Underground markets on the Dark Web, like the now defunct Silk Road, offer a great deal of anonymity to those managing the illegal commerce sites. The reason: Evidence residing on cloud-based marketplace platforms is difficult at best to locate, and retrieving it might entail hacking servers located in foreign countries.

To shutter illegitimate cloud-based marketplaces that are affecting American citizens, US law-enforcement agencies often use Network Investigative Techniques (NIT), otherwise known as sanctioned hacking.

SEE: FBI gains expanded hacking powers after lawmakers’ attempts to block fail (ZDNet)

Search warrants

Put simply, hacking becomes sanctioned when law-enforcement agencies obtain search warrants. “Currently there are two types of warrants used for criminal searches,” writes Special Agent John M. Cauthen in an October 2014 FBI blog post. “The first is the traditional search warrant under FED. R. EVID. P. 41, which covers a search of a particular location. The second is the search warrant under 18. U. S. C. §2703 where the court may issue a warrant for records held by cloud providers.”

Cauthen offers as an example an investigation in which search warrants for data on a computer in the US unearthed a direct link to a server in a foreign country. FBI agents downloaded incriminating data from that server, and the courts ruled the data could be introduced in court.

However, Cauthen cautions, “Investigators should be aware that executing an international search without permission of the host country could cause other problems.”

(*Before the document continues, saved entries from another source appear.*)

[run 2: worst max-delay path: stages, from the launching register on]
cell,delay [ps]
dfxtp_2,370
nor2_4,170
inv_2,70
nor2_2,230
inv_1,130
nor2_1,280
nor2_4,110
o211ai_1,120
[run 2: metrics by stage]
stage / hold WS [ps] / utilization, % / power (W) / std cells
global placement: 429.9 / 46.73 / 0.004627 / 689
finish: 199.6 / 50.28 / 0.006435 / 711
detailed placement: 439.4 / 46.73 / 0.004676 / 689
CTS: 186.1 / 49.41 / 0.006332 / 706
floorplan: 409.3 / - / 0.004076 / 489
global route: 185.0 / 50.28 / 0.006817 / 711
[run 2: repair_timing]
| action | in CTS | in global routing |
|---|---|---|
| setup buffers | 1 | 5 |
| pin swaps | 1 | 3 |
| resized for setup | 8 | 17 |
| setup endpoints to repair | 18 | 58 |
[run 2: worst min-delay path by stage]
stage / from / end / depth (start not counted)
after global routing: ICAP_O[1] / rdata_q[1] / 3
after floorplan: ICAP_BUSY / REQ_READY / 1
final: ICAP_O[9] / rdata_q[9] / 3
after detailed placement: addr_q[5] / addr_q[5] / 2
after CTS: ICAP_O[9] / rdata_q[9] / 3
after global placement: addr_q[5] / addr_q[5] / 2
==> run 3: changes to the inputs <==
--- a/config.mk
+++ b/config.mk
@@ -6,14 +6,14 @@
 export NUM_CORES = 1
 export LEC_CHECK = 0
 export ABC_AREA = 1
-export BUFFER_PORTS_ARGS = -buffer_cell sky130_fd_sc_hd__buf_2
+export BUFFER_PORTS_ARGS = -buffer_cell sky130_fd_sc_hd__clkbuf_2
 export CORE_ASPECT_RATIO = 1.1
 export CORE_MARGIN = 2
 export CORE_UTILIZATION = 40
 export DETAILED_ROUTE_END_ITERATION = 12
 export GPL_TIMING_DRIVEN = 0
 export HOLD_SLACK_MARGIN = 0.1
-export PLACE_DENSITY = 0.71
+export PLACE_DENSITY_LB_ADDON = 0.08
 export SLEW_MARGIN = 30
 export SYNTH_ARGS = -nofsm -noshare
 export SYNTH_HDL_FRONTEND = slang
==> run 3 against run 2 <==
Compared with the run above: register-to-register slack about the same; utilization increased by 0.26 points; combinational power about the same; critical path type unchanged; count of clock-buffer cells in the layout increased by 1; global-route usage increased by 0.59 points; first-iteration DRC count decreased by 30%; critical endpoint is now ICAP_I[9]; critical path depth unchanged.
$ cat src/rtl/asrv32_core.sv
// Single-cycle RV32I core: fetch, decode, execute, memory access and writeback
// all resolve combinationally; PC and register file update on the rising edge.
module asrv32_core #(
  parameter logic [31:0] PC_RESET = 32'h0000_0000
) (
  input  logic        i_clk,
  input  logic        i_rst_n,
  input  logic [31:0] i_inst,
  output logic [31:0] i_inst_addr,
  input  logic [31:0] i_data_from_memory,
  output logic [31:0] o_store_data,
  output logic [31:0] o_store_data_addr,
  output logic [3:0]  o_wr_mask,
  output logic        o_wr_en
);

  typedef enum logic [6:0] {
    OPC_LUI    = 7'b0110111,
    OPC_AUIPC  = 7'b0010111,
    OPC_JAL    = 7'b1101111,
    OPC_JALR   = 7'b1100111,
    OPC_BRANCH = 7'b1100011,
    OPC_LOAD   = 7'b0000011,
    OPC_STORE  = 7'b0100011,
    OPC_OPIMM  = 7'b0010011,
    OPC_OP     = 7'b0110011
  } opcode_e;

  logic [31:0] pc_q, pc_d, pc_plus4;
  logic [31:0] regs_q [32];
  logic [31:0] regs_d [32];

  logic [6:0]  opcode;
  logic [4:0]  rd, rs1, rs2;
  logic [2:0]  funct3;
  logic        alt;
  logic [31:0] imm_i, imm_s, imm_b, imm_u, imm_j;
  logic [31:0] rs1_val, rs2_val;

  logic [31:0] alu_b, alu_res;
  logic [4:0]  shamt;
  logic        br_taken;

  logic [31:0] mem_addr;
  logic [1:0]  byte_off;
  logic [7:0]  ld_byte;
  logic [15:0] ld_half;
  logic [31:0] ld_res;
  logic [3:0]  st_mask;
  logic [31:0] st_data;

  logic        rd_we;
  logic [31:0] rd_wdata;

  assign opcode = i_inst[6:0];
  assign rd     = i_inst[11:7];
  assign funct3 = i_inst[14:12];
  assign rs1    = i_inst[19:15];
  assign rs2    = i_inst[24:20];
  assign alt    = i_inst[30];

  assign imm_i = {{20{i_inst[31]}}, i_inst[31:20]};
  assign imm_s = {{20{i_inst[31]}}, i_inst[31:25], i_inst[11:7]};
  assign imm_b = {{19{i_inst[31]}}, i_inst[31], i_inst[7], i_inst[30:25], i_inst[11:8], 1'b0};
  assign imm_u = {i_inst[31:12], 12'h000};
  assign imm_j = {{11{i_inst[31]}}, i_inst[31], i_inst[19:12], i_inst[20], i_inst[30:21], 1'b0};

  // x0 is never written, so its flop stays at the reset value of zero
  assign rs1_val = regs_q[rs1];
  assign rs2_val = regs_q[rs2];

  always_comb begin
    alu_b   = (opcode == OPC_OP) ? rs2_val : imm_i;
    shamt   = alu_b[4:0];
    alu_res = '0;
    case (funct3)
      3'b000: alu_res = (opcode == OPC_OP && alt) ? rs1_val - alu_b : rs1_val + alu_b;
      3'b001: alu_res = rs1_val << shamt;
      3'b010: alu_res = {31'b0, $signed(rs1_val) < $signed(alu_b)};
      3'b011: alu_res = {31'b0, rs1_val < alu_b};
      3'b100: alu_res = rs1_val ^ alu_b;
      3'b101: begin
        if (alt) alu_res = $signed(rs1_val) >>> shamt;
        else     alu_res = rs1_val >> shamt;
      end
      3'b110: alu_res = rs1_val | alu_b;
      3'b111: alu_res = rs1_val & alu_b;
      default: alu_res = '0;
    endcase
  end

  always_comb begin
    case (funct3)
      3'b000:  br_taken = (rs1_val == rs2_val);
      3'b001:  br_taken = (rs1_val != rs2_val);
      3'b100:  br_taken = ($signed(rs1_val) <  $signed(rs2_val));
      3'b101:  br_taken = ($signed(rs1_val) >= $signed(rs2_val));
      3'b110:  br_taken = (rs1_val <  rs2_val);
      3'b111:  br_taken = (rs1_val >= rs2_val);
      default: br_taken = 1'b0;
    endcase
  end

  // One adder serves load/store addressing and the JALR target
  assign mem_addr = rs1_val + ((opcode == OPC_STORE) ? imm_s : imm_i);
  assign byte_off = mem_addr[1:0];

  always_comb begin
    ld_byte = i_data_from_memory[{byte_off, 3'b000} +: 8];
    ld_half = byte_off[1] ? i_data_from_memory[31:16] : i_data_from_memory[15:0];
    case (funct3)
      3'b000:  ld_res = {{24{ld_byte[7]}}, ld_byte};
      3'b001:  ld_res = {{16{ld_half[15]}}, ld_half};
      3'b100:  ld_res = {24'b0, ld_byte};
      3'b101:  ld_res = {16'b0, ld_half};
      default: ld_res = i_data_from_memory;
    endcase
  end

  always_comb begin
    case (funct3[1:0])
      2'b00: begin
        st_mask = 4'b0001 << byte_off;
        st_data = {4{rs2_val[7:0]}};
      end
      2'b01: begin
        st_mask = byte_off[1] ? 4'b1100 : 4'b0011;
        st_data = {2{rs2_val[15:0]}};
      end
      default: begin
        st_mask = 4'b1111;
        st_data = rs2_val;
      end
    endcase
  end

  assign i_inst_addr       = pc_q;
  assign o_store_data_addr = mem_addr;
  assign o_store_data      = st_data;
  assign o_wr_en           = i_rst_n & (opcode == OPC_STORE);
  assign o_wr_mask         = o_wr_en ? st_mask : '0;

  assign pc_plus4 = pc_q + 32'd4;

  always_comb begin
    pc_d     = pc_plus4;
    rd_we    = 1'b0;
    rd_wdata = '0;
    case (opcode)
      OPC_LUI: begin
        rd_we    = 1'b1;
        rd_wdata = imm_u;
      end
      OPC_AUIPC: begin
        rd_we    = 1'b1;
        rd_wdata = pc_q + imm_u;
      end
      OPC_JAL: begin
        rd_we    = 1'b1;
        rd_wdata = pc_plus4;
        pc_d     = pc_q + imm_j;
      end
      OPC_JALR: begin
        rd_we    = 1'b1;
        rd_wdata = pc_plus4;
        pc_d     = {mem_addr[31:1], 1'b0};
      end
      OPC_BRANCH: begin
        if (br_taken) pc_d = pc_q + imm_b;
      end
      OPC_LOAD: begin
        rd_we    = 1'b1;
        rd_wdata = ld_res;
      end
      OPC_OPIMM, OPC_OP: begin
        rd_we    = 1'b1;
        rd_wdata = alu_res;
      end
      default: ;
    endcase
  end

  always_comb begin
    regs_d = regs_q;
    if (rd_we && rd != 5'd0) regs_d[rd] = rd_wdata;
  end

  always_ff @(posedge i_clk or negedge i_rst_n) begin
    if (!i_rst_n) pc_q <= PC_RESET;
    else          pc_q <= pc_d;
  end

  always_ff @(posedge i_clk or negedge i_rst_n) begin
    if (!i_rst_n) begin
      for (int unsigned i = 0; i < 32; i++) regs_q[i] <= '0;
    end else begin
      regs_q <= regs_d;
    end
  end

endmodule

$ cat config.mk
export PLATFORM = sky130hd
export DESIGN_NAME = asrv32_core
export DESIGN_NICKNAME = d
export VERILOG_FILES = /design/src/rtl/asrv32_core.sv
export SDC_FILE = /design/constraint.sdc
export NUM_CORES = 2
export LEC_CHECK = 0
export BUFFER_PORTS_ARGS = -buffer_cell sky130_fd_sc_hd__buf_2
export CORE_AREA = 2 2 404 406
export CTS_BUF_LIST = sky130_fd_sc_hd__clkbuf_4 sky130_fd_sc_hd__clkbuf_8
export CTS_CLUSTER_SIZE = 12
export DETAILED_ROUTE_END_ITERATION = 8
export DIE_AREA = 0 0 406 408
export HOLD_SLACK_MARGIN = 0.03
export PLACE_DENSITY = 0.57
export SLEW_MARGIN = 10
export SYNTH_ARGS = -nofsm -noshare
export SYNTH_HDL_FRONTEND = slang
export SYNTH_SLANG_ARGS = --single-unit
$ cat constraint.sdc
create_clock -name i_clk -period 8.4 [get_ports i_clk]
set_input_delay 1.68 -clock i_clk [delete_from_list [all_inputs] [get_ports i_clk]]
set_output_delay 1.68 -clock i_clk [all_outputs]
set_load 0.05 [all_outputs]
Word-level counts from Yosys, hierarchy flattened
Cells that the tools add are included.
{"block": "totals", "register_bits": 1056, "latch_bits": 0, "ramBits": 0, "romBits": 0, "input_bits": 66, "output_inout_bits": 101, "word_cells": 115, "n_memories": 0}
{"block": "classes", "add_sub_neg": 7, "multipliers": 0, "div": 0, "n_lt_le_gt_ge": 10, "n_eq_ne": 19, "n_shift": 5, "n_mux": 25, "bitwise": 7, "n_reduce_logical": 9}
{"operator": "1024-bit bitwise mux", "count": 1}
{"operator": "32-bit binary-select mux with 5-bit select", "count": 2}
{"operator": "32-bit 2-to-1 mux", "count": 9}
{"operator": "32-bit one-hot mux with 8 select lines", "count": 1}
{"operator": "32-bit adder", "count": 5}
{"operator": "32-bit demux with 5-bit select", "count": 1}
{"operator": "32-bit one-hot mux with 5 select lines", "count": 1}
{"operator": "32-bit less-than comparator", "count": 4}
{"operator": "32-bit one-hot mux with 4 select lines", "count": 1}
{"operator": "32-bit one-hot mux with 3 select lines", "count": 1}
{"operator": "32-bit greater-or-equal comparator", "count": 2}
{"operator": "32-bit one-hot mux with 2 select lines", "count": 1}
{"operator": "32-bit by 3-bit adder with 32-bit output (second input constant)", "count": 1}
{"operator": "32-bit bitwise AND", "count": 1}
{"operator": "32-bit == test", "count": 1}
{"operator": "32-bit inequality test", "count": 1}
{"operator": "32-bit bitwise OR", "count": 1}
{"operator": "32-bit by 6-bit variable part select with 8-bit output", "count": 1}
{"operator": "32-bit by 5-bit << shifter with 32-bit output", "count": 1}
{"operator": "32-bit by 5-bit right shift with 32-bit output", "count": 1}
{"operator": "32-bit by 5-bit >>> shifter with 32-bit output", "count": 1}
{"operator": "32-bit subtractor", "count": 1}
{"operator": "32-bit bitwise XOR", "count": 1}
{"operator": "7-bit by 6-bit == test with 1-bit output (second input constant)", "count": 3}
{"operator": "other kinds (24)", "count": 39}

Logic depth before layout (Yosys ltp)
{"block": "depth", "word_depth": 10, "depth_mapped": 28, "mapped_depth_nobuf": 21}

Least setup slack after synthesis
Ideal clock, no wire load.
{"block": "synth_path", "kind": "input to output", "from": "in i_inst[21]", "to": "out o_store_data_addr[31]", "arrival_ps": 6362, "required_time_ps": 6720, "setup_slack_ps": 358, "path_stages": 19, "n_path_buf": 7, "cell_sequence": "buf_4 buf_6 buf_4 buf_2 clkbuf_1 clkbuf_1 clkbuf_1 mux2_2 ha_1 a21o_1 a21oi_1 o21ai_0 a31oi_1 o21ai_0 a211oi_1 o41ai_1 a221o_1 a21oi_1 xnor2_1"}
{"block": "synth_via", "elab_chain_len": 2}
{"element": "start: declaration", "line": "8", "source": "input logic [31:0] i_inst,"}
{"element": "5-bit 2-to-1 mux", "line": "105", "source": "assign mem_addr = rs1_val + ((opcode == OPC_STORE) ? imm_s : imm_i);"}
{"element": "32-bit adder", "line": "105"}
{"element": "end: declaration", "line": "12", "source": "output logic [31:0] o_store_data_addr,"}
No other way between the ends.

Worst setup path in the final report
{"block": "layout_path", "from": "in i_inst[18]", "to": "out o_store_data_addr[28]"}
{"block": "layout_via", "elab_chain_len": 5}
{"element": "5-bit NOT with 6-bit output (implied by the code)", "line": "69", "source": "assign rs1_val = regs_q[rs1];"}
{"element": "32-bit binary-select mux with 5-bit select", "line": "69"}
{"element": "32-bit 2-to-1 mux (implied by the code) (2 in a row)", "line": "69"}
{"element": "32-bit adder", "line": "105"}
No other way between the ends. The select of a mux whose other input is x is not followed.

Cauthen may be referring to United States v. Gorshkov (PDF), where authorities in a foreign country charged a US investigator with hacking, and requested the investigator be extradited for trial. US authorities have not complied. It does not take much to see where this sort of activity could escalate into an international incident.

SEE: Digital forensics: The smart person’s guide (TechRepublic)

The practical reality

“The practical reality of the underlying technologies makes it inevitable that foreign-located computers will be subject to remote searches and seizures,” writes Ahmed Ghappour, visiting assistant professor at the University of California’s Hastings College of the Law, in his March 2016 research paper Searching Places Unknown: Law Enforcement Jurisdiction on the Dark Web. “The result may well be the greatest extraterritorial expansion of enforcement jurisdiction in U.S. law-enforcement history.”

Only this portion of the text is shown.